Task to carry out: The lines from the start of the data up to and including the one with "Fill cell | 79000 | 534000" should be returned exactly, and nothing else.

Dataset items:

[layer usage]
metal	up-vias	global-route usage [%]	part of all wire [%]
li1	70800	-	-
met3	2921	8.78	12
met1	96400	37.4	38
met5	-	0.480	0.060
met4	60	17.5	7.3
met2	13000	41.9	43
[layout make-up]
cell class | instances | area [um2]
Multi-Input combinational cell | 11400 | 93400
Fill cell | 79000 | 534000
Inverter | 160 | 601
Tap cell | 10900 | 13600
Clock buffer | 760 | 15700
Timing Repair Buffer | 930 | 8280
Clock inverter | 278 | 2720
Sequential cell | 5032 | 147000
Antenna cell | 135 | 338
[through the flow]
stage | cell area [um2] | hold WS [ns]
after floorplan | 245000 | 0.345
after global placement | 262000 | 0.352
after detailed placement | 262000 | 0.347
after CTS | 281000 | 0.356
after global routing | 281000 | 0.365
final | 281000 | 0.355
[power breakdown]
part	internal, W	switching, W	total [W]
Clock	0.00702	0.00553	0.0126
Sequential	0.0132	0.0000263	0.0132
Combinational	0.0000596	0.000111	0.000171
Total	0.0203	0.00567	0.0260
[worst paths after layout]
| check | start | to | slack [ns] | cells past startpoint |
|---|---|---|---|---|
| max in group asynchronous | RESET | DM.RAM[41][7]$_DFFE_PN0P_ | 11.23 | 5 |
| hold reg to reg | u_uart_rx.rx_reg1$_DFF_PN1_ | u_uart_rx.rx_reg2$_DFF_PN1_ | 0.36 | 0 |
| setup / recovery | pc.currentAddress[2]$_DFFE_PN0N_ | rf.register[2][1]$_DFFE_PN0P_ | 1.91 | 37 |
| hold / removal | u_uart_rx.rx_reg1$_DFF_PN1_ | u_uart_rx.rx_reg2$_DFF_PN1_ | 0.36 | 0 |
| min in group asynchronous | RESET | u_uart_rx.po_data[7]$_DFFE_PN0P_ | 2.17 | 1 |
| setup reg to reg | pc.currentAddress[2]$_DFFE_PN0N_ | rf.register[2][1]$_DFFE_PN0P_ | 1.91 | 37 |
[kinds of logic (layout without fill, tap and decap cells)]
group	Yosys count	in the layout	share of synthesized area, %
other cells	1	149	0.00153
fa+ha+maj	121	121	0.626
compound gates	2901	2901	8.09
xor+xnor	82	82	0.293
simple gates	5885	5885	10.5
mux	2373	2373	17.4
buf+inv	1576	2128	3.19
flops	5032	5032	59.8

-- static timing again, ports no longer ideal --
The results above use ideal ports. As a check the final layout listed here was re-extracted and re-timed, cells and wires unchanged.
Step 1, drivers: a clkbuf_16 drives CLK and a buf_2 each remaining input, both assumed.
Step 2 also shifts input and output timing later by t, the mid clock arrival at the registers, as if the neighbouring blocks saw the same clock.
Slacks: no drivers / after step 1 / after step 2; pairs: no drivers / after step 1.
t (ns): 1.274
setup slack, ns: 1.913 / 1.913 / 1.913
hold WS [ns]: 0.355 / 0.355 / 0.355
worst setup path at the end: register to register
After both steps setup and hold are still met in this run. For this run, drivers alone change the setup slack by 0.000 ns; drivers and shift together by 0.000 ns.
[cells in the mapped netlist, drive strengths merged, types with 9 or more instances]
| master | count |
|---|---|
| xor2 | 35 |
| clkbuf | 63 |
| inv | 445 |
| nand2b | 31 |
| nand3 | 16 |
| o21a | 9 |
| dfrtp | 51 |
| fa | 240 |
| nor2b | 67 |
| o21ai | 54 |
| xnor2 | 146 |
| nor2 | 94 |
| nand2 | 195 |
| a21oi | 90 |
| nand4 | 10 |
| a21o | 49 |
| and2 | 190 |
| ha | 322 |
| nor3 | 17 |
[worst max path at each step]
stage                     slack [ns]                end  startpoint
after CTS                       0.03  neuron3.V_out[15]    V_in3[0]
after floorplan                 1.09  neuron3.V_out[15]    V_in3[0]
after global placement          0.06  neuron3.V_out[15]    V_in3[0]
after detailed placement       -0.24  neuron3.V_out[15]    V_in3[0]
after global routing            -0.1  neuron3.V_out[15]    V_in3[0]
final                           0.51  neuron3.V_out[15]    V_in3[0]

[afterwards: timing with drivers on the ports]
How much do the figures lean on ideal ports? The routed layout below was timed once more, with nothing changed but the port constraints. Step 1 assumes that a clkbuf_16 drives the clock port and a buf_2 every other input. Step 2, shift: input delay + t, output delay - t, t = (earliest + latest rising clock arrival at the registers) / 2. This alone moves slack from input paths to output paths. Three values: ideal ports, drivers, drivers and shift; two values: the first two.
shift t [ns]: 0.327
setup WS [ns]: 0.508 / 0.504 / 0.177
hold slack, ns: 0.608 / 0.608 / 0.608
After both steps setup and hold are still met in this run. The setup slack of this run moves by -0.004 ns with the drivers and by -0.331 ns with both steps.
This is an optimization exercise on Yosys and OpenROAD, whose aim is small area, a short achievable clock period and few clock cycles, not a production implementation. Only simulation tests tie the RTL to the original design; equivalence was not proved. The flow treats the clock pin as an ideal source, which a real chip does not have. Power and IR drop assume default switching activity.

## flow/design.v (module list and top-level ports; edited modules follow where they fit)
// module element_process: 6138 lines
// module mnist_conv: 223 lines
module mnist_conv (
    input  wire        clk,
    input  wire        reset,
    input  wire        start,
    output wire        done,
    input  wire [11:0] img_base,
    input  wire [11:0] krn_base,
    input  wire [11:0] dst_base,
    output wire [11:0] img_addr,
    input  wire [15:0] img_rdata,
    output wire [11:0] krn_addr,
    input  wire [15:0] krn_rdata,
    output wire [11:0] dst_addr,
    output wire [15:0] dst_wdata,
    output wire        dst_we
);
  // ...
==> flow/flow/run.sh <==
#!/bin/bash
# The standard layout (standard.sh) with these changes:
#  * synthesis skips the early "abc -fast" pass inside Yosys's synth command
#    (synth -noabc).  That pass restructures the full-adder trees before
#    extract_fa runs and leaves many inverters between adder cells; without
#    it extract_fa maps the trees cleanly.  Registers (names, count and cell
#    types) are the same as the standard synthesis: the final abc mapping
#    and dfflibmap are unchanged.
set -euo pipefail
SETUP_MARGIN=5.25
here=$(pwd)
sed 's/yosys synth -nofsm -noshare {\*}\$args/yosys synth -nofsm -noshare -noabc {*}$args/' \
    synth_recipe.tcl > noabc_synth.tcl
grep -q -- '-noshare -noabc' noabc_synth.tcl
sed -e "s|SYNTH_SCRIPT=[^ ]*|SYNTH_SCRIPT=$here/noabc_synth.tcl SETUP_SLACK_MARGIN=$SETUP_MARGIN POST_RESIZE_TCL=$here/flow/post_resize.tcl POST_CTS_TCL=$here/flow/post_cts.tcl|" \
    standard.sh > standard_noabc.sh
grep -q "POST_CTS_TCL=$here/flow/post_cts.tcl" standard_noabc.sh
bash standard_noabc.sh > flow_make.log 2>&1
==> flow/flow/ff_drive.tcl <==
# Flip-flops whose output reaches many loads (counted through buffers):
# upsize plain flip-flops to dfxtp_4, and give enable flip-flops (edfxtp
# exists only in size 1) a buffer.  Only drive strengths and buffers change.
proc ffd_loads {net depth} {
  set n 0
  foreach it [$net getITerms] {
    if {[$it isOutputSignal]} { continue }
    set inst [$it getInst]
    set m [[$inst getMaster] getName]
    if {$depth < 4 && [regexp {__(buf|clkbuf)_[0-9]+$} $m]} {
      set o [$inst findITerm X]
      if {$o ne "NULL" && [$o getNet] ne "NULL"} {
        incr n [ffd_loads [$o getNet] [expr {$depth + 1}]]
        continue
      }
    }
    incr n
  }
  return $n
}
proc ffd_fix {min_loads} {
  set db [ord::get_db]
  set ff4 [$db findMaster sky130_fd_sc_hd__dfxtp_4]
  set up 0
  set nets {}
  foreach inst [[ord::get_db_block] getInsts] {
    set m [[$inst getMaster] getName]
    if {$m ne "sky130_fd_sc_hd__dfxtp_1" && $m ne "sky130_fd_sc_hd__dfxtp_2" && $m ne "sky130_fd_sc_hd__edfxtp_1"} { continue }
    set q [$inst findITerm Q]
    if {$q eq "NULL" || [$q getNet] eq "NULL"} { continue }
    set net [$q getNet]
    if {[ffd_loads $net 0] < $min_loads} { continue }
    if {$m eq "sky130_fd_sc_hd__edfxtp_1"} {
      if {[llength [$net getITerms]] - 1 >= $min_loads} { lappend nets [$net getName] }
    } else {
      $inst swapMaster $ff4
      incr up
    }
  }
  foreach n $nets { insert_buffer -buffer_cell sky130_fd_sc_hd__buf_4 -net [get_nets $n] }
  puts "ff_drive: $up flip-flops upsized, [llength $nets] outputs buffered"
}
# Port buffers that the placement step left as delay cells
# (clkdlybuf4s50_1): swap them for buf_2, a plain buffer of half the area.
proc ffd_port_bufs {} {
  set b2 [[ord::get_db] findMaster sky130_fd_sc_hd__buf_2]
  set n 0
  foreach inst [[ord::get_db_block] getInsts] {
    if {[[$inst getMaster] getName] ne "sky130_fd_sc_hd__clkdlybuf4s50_1"} { continue }
    if {![string match "input*" [$inst getName]] && ![string match "output*" [$inst getName]]} { continue }
    $inst swapMaster $b2
    incr n
  }
  puts "ff_drive: $n port buffers swapped to buf_2"
}
==> flow/flow/post_cts.tcl <==
source [file join [file dirname [info script]] ff_drive.tcl]
ffd_fix 8
detailed_placement
==> flow/flow/post_resize.tcl <==
source [file join [file dirname [info script]] ff_drive.tcl]
ffd_fix 8
ffd_port_bufs
==> flow/standard.sh <==
#!/bin/bash
# synth_recipe.tcl (not shown) runs the flow's synth.tcl, then flattens the netlist and writes it again
# the make line also repeats each setting of config.mk as NAME=value (left out here)
make -C /OpenROAD-flow-scripts/flow DESIGN_CONFIG=/design/flow/config.mk WORK_HOME=/design/flow/orfs CLKGATE_MAP_FILE= SYNTH_SCRIPT=/design/flow/synth_recipe.tcl "${@:-finish}"
==> flow/config.mk <==
export PLATFORM = sky130hd
export DESIGN_NAME = mnist_conv
export DESIGN_NICKNAME = mnist_conv
export VERILOG_FILES = /design/flow/design.v
export SDC_FILE = /design/flow/constraint.sdc
export NUM_CORES = 4
export LEC_CHECK = 0
export ABC_CLOCK_PERIOD_IN_PS = 3000
export CAP_MARGIN = 20
export CORE_MARGIN = 2
export CORE_UTILIZATION = 55
export CTS_CLUSTER_DIAMETER = 100
export CTS_CLUSTER_SIZE = 20
export GPL_ROUTABILITY_DRIVEN = 0
export SLEW_MARGIN = 20
==> flow/constraint.sdc <==
create_clock -name core_clock -period 8.0 [get_ports {clk}]
set_input_delay 1.6000 -clock core_clock [delete_from_list [all_inputs] [get_ports {clk}]]
set_output_delay 1.6000 -clock core_clock [all_outputs]
set_load 0.01 [all_outputs]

Written answer:
[layer usage]
metal	up-vias	global-route usage [%]	part of all wire [%]
li1	70800	-	-
met3	2921	8.78	12
met1	96400	37.4	38
met5	-	0.480	0.060
met4	60	17.5	7.3
met2	13000	41.9	43
[layout make-up]
cell class | instances | area [um2]
Multi-Input combinational cell | 11400 | 93400
Fill cell | 79000 | 534000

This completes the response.